The epigenetics of developmental gene expression and genome stability
Chromatin structure bears important epigenetic information to ensure proper gene regulation and the faithful transmission of the genetic information during cell divisions. Preliminary studies support that certain chromatin restructuring events do not only occur during gene regulation, but also at sites of DNA repair, replication and recombination. Research in our laboratory focuses on the complexes that regulate such processes and how they function. We believe that these complexes catalyze fundamental reactions that are directly involved in the reversible 'opening' and 'closing' of chromatin at sites of transcription, DNA replication or repair.
We take a broad array of approaches to study the structure and function of these complexes including biochemical, genetic, reverse genetic, proteomic/mass spectrometric, functional genomic, enzymatic, and cell biological methods. The organism of our choice is the fruit fly, Drosophila melanogaster, for its excellence as model for developmental as well as chromatin-related studies. In fact, Drosophila has been the forefront genetic organism for the identification of chromatin modifiers that regulate developmental gene expression. Most importantly, chromatin restructuring complexes from flies and humans appear to be structurally and functionally extremely well conserved. We therefore expect our findings to unravel the molecular etiology of certain cancers and to lead to the development of new anticancer therapeutics.
Histone H2Av-exchanging complexes
We previously have characterized the dTip60 multiprotein complex, which contains various tumor suppressors including the H2Av histone variant. H2Av plays key roles in developmental gene regulation as well as DNA double strand break repair, and therefore is of our particular interest. Phosphorylation of H2Av-relatives is a universal DNA double strand marker from yeast to humans. Using in vivo studies in embryos and in vitro histone exchange systems, we were able to demonstrate that the dTip60 complex catalyzes the exchange of phospho-H2Av with unmodified H2Av during DNA repair.
In fact, the dTip60 complex contains several histone code readers and writers. Our goal is to better understand the contribution of these subunit to function of the dTip60 complex in both chromatin repair as well as developmental gene regulation. Besides the dTip60 complex, we have identified at least two more complexes that target H2Av. These complexes also contain multiple readers and writers of chromatin structure. We currently are investigating their function and their relationship to the dTip60 complex.

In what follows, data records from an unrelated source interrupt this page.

Source: an optimization exercise on an open RTL-to-GDS flow (aim: small area and a short achievable clock period). Production flows keep margins and buffers that such runs may drop. Only simulation tests tie the RTL to the original design; equivalence was not proved. Power figures rest on the tool's default switching activity, not on a simulated workload.

==> flow/design.v (excerpt) <==
module conv_top (
	input  logic    clk,
	input  logic    rst_n,
	input  logic    filter_valid,
	input  logic    image_valid,
	input  conv_pkg::sample_t in_data,
	output logic    out_valid,
	output conv_pkg::result_t out_data
);
Size: ~1200 cells after synthesis, ~25 I/O pins, roughly 0.018 mm^2 of cells after synthesis.
clock: 4.5 ns
lec_check: 0
abc_clock_period_in_ps: 1900
cap_margin: 20
core_margin: 2
core_utilization: 40
cts_buf_list: sky130_fd_sc_hd__clkbuf_16
cts_cluster_diameter: 150
cts_cluster_size: 25
setup_slack_margin: 2.6
slew_margin: 20
synth_hierarchical: 1
run.sh (not shown) runs the stock make flow with config.mk's settings and CLKGATE_MAP_FILE= SYNTH_SCRIPT=/design/flow/synth_recipe.tcl, a recipe that flattens the netlist after the stock synthesis.
Next try:
Settings changed: ABC_CLOCK_PERIOD_IN_PS 1900 to 2250, SETUP_SLACK_MARGIN 2.6 to 2.25.
- area after synthesis stays the same
- sequential power drops by about 0.8%
- setup slack loses 96 ps
- routed wire length came out lower by 4.9%
- count of clock-buffer cells in the layout drops by 1
- power went down by 5.6%
- clock skew came out lower by 8.3 ps
- non-clock buffer count is lower by 66
Next try:
Settings changed: ABC_CLOCK_PERIOD_IN_PS 2250 to 2150, CTS_CLUSTER_DIAMETER 150 to 120, CTS_CLUSTER_SIZE 25 to 30, PLACE_DENSITY set to 0.75, SETUP_SLACK_MARGIN 2.25 to 2.35.
Clock skew is higher by 11 ps.
Via count is higher by about 1.5%.
Clock-buffer cell count is lower by 1.
Sequential share of layout area is lower by 0.30 points.
Final area is higher by 0.60%.
Cell count is about the same.
Routed wire length is lower by about 3.7%.
Setup slack improved by 90 ps.
Sequential power hardly moves.
Maximum frequency is higher by about 4.3%.
Next try:
Settings changed: CTS_CLUSTER_DIAMETER 120 to 150, CTS_CLUSTER_SIZE 30 to 25, PLACE_DENSITY 0.75 to not set.
Result: Clock power hardly moves; cell area stays flat; worst setup slack barely changes.

========
Another version of the RTL of conv_top (not shown whole).
For scale: ~1100 cells after synthesis, roughly 0.017 mm^2 of cells after synthesis.
export LEC_CHECK = 0
export ABC_CLOCK_PERIOD_IN_PS = 2600
export CAP_MARGIN = 20
export CORE_MARGIN = 2
export CORE_UTILIZATION = 40
export CTS_BUF_LIST = sky130_fd_sc_hd__clkbuf_16
export CTS_CLUSTER_DIAMETER = 150
export CTS_CLUSTER_SIZE = 25
export SETUP_SLACK_MARGIN = 2.45
export SLEW_MARGIN = 20
export SYNTH_HIERARCHICAL = 1
create_clock -name core_clock -period 4.5 [get_ports {clk}]
The starting point finished clean.
Rerun with:
ABC_CLOCK_PERIOD_IN_PS = 2050   (was 2600)
Effect: The new run completed without violations. Clock skew stays the same. Total power does not change. Cell area stays the same.

========
Another version of the RTL of conv_top (not shown whole).
Size: roughly 1100 cells after synthesis, ~25 I/O pins, roughly 17000 sq um of cells after synthesis.
Settings: LEC_CHECK=0, ABC_CLOCK_PERIOD_IN_PS=2050, CAP_MARGIN=20, CORE_MARGIN=2, CORE_UTILIZATION=40, CTS_BUF_LIST=sky130_fd_sc_hd__clkbuf_16, CTS_CLUSTER_DIAMETER=150, CTS_CLUSTER_SIZE=25, SETUP_SLACK_MARGIN=2.45, SLEW_MARGIN=20, SYNTH_HIERARCHICAL=1; clock period 4.5 ns.
==> next run, changes <==
CORE_UTILIZATION = 30   (was 40)
SETUP_SLACK_MARGIN = 2.55   (was 2.45)
Outcome:
- non-clock buffer count increases by 14
- synthesized area does not change
- routed wire length is lower slightly
==> next run, changes <==
CORE_UTILIZATION = 40   (was 30)
SETUP_SLACK_MARGIN = 2.75   (was 2.55)
What happened: Combinational power is higher by about a fifth; final cell count decreases by a little under a tenth; total power is higher by a little under a tenth; core utilization went up by 13 points; setup slack is about the same.
==> next run, changes <==
SETUP_SLACK_MARGIN = 2.6   (was 2.75)
Setup slack barely changes.
Wire length goes down by about 3.4%.
Utilization came out lower by 2.0 points.
Synthesized area is unchanged.
Final cell count is lower by 2.3%.
Combinational power shrinks by about 9%.
Count of clock-buffer cells in the layout stays the same.
Global-route usage shrinks by 0.51 points.
Clock skew grows by 4.4 ps.
Cell area is lower by about 4.4%.
==> next run, changes <==
SETUP_SLACK_MARGIN = 2.55   (was 2.6)
After rerunning: The changed run ran to the end with no violations; wire length came out lower by 1.7%; die area does not change; maximum frequency came out higher by 0.45%; sequential power stays flat; non-clock buffer count came out lower by 21; total power came out lower by 2.4%; setup slack is better by 8.8 ps.

-- separate check: timing with driven ports --
In the flow no input, the clock included, has a driving cell. The finished layouts below were timed again as built, in two steps.
Step 1 assumes that a clkbuf_16 drives the clock port and a buf_2 every other input.
Step 2 moves the port delays by t, midway between the first and last clock arrival at a register: inputs arrive t later, outputs are due t later. That takes back most of the time a late clock gives input paths.
Slacks: no drivers / after step 1 / after step 2; pairs: no drivers / after step 1.
run	shift t [ns]	setup slack, ns	worst hold slack (ns)	worst register clock-pin slew, ns
the first run of note 1	0.605	2.410 / 2.410 / 1.980	0.329 / 0.329 / 0.329	0.10 / 0.10
the second run of note 1	0.599	2.315 / 2.315 / 1.877	0.329 / 0.329 / 0.329	0.10 / 0.10
the third run of note 1	0.587	2.405 / 2.373 / 1.863	0.334 / 0.334 / 0.334	0.12 / 0.12
the fourth run of note 1	0.601	2.405 / 2.372 / 1.905	0.322 / 0.322 / 0.322	0.11 / 0.11
the first run of note 2	0.579	2.487 / 2.441 / 2.110	0.338 / 0.338 / 0.338	0.10 / 0.10
the second run of note 2	0.579	2.487 / 2.441 / 2.110	0.338 / 0.338 / 0.338	0.10 / 0.10
the first run of note 3	0.603	2.484 / 2.436 / 1.911	0.338 / 0.338 / 0.338	0.11 / 0.11
the second run of note 3	0.599	2.532 / 2.481 / 2.032	0.335 / 0.335 / 0.335	0.10 / 0.10
the third run of note 3	0.598	2.535 / 2.490 / 2.081	0.338 / 0.338 / 0.338	0.11 / 0.11
the fourth run of note 3	0.595	2.532 / 2.480 / 2.043	0.342 / 0.342 / 0.342	0.11 / 0.11
the fifth run of note 3	0.599	2.541 / 2.492 / 1.998	0.338 / 0.338 / 0.338	0.10 / 0.10
After both steps setup and hold are still met in every run listed. For the first run of note 3, which loses most, drivers alone change the setup slack by -0.048 ns; drivers and shift together by -0.573 ns.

The role of MYST-type acetyltransferases in development and DNA repair
Tip60 is one of the prototypic members of the MYST-type histone acetyltransferase family. Other members of this enzyme family function in hematopoietic stem cell differentiation and other developmental processes, cancer progression, chromosome stability, DNA repair, replication, and recombination. Our preliminary data support strong similarities in structure and function between these MYST-type acetyltransferase-containing complexes in humans and flies. Our goal is to dissect structure and function of all MYST-type histone acetyltransferase-containing complexes from flies with particular emphasis on genome integrity and developmental gene expression. Intriguingly, multiple subunits of these complexes contain domains with affinity to hypermethylated nucleosomes, and we expect these complexes to closely interact with metabolizers of methylated histones.
The Methyl/Acetyl-link
We have identified several enzyme complexes with transcription-related chromatin remodeling activity. All functionally interact with MYST-type acetyltransferases. Indeed, there are strong functional links between histone methylation and acetylation events. Not surprisingly, our preliminary studies indicated that complexes involved in the turnover of these marks share structural and functional similarities. We currently study their precise function and interactions both in vitro and in vivo.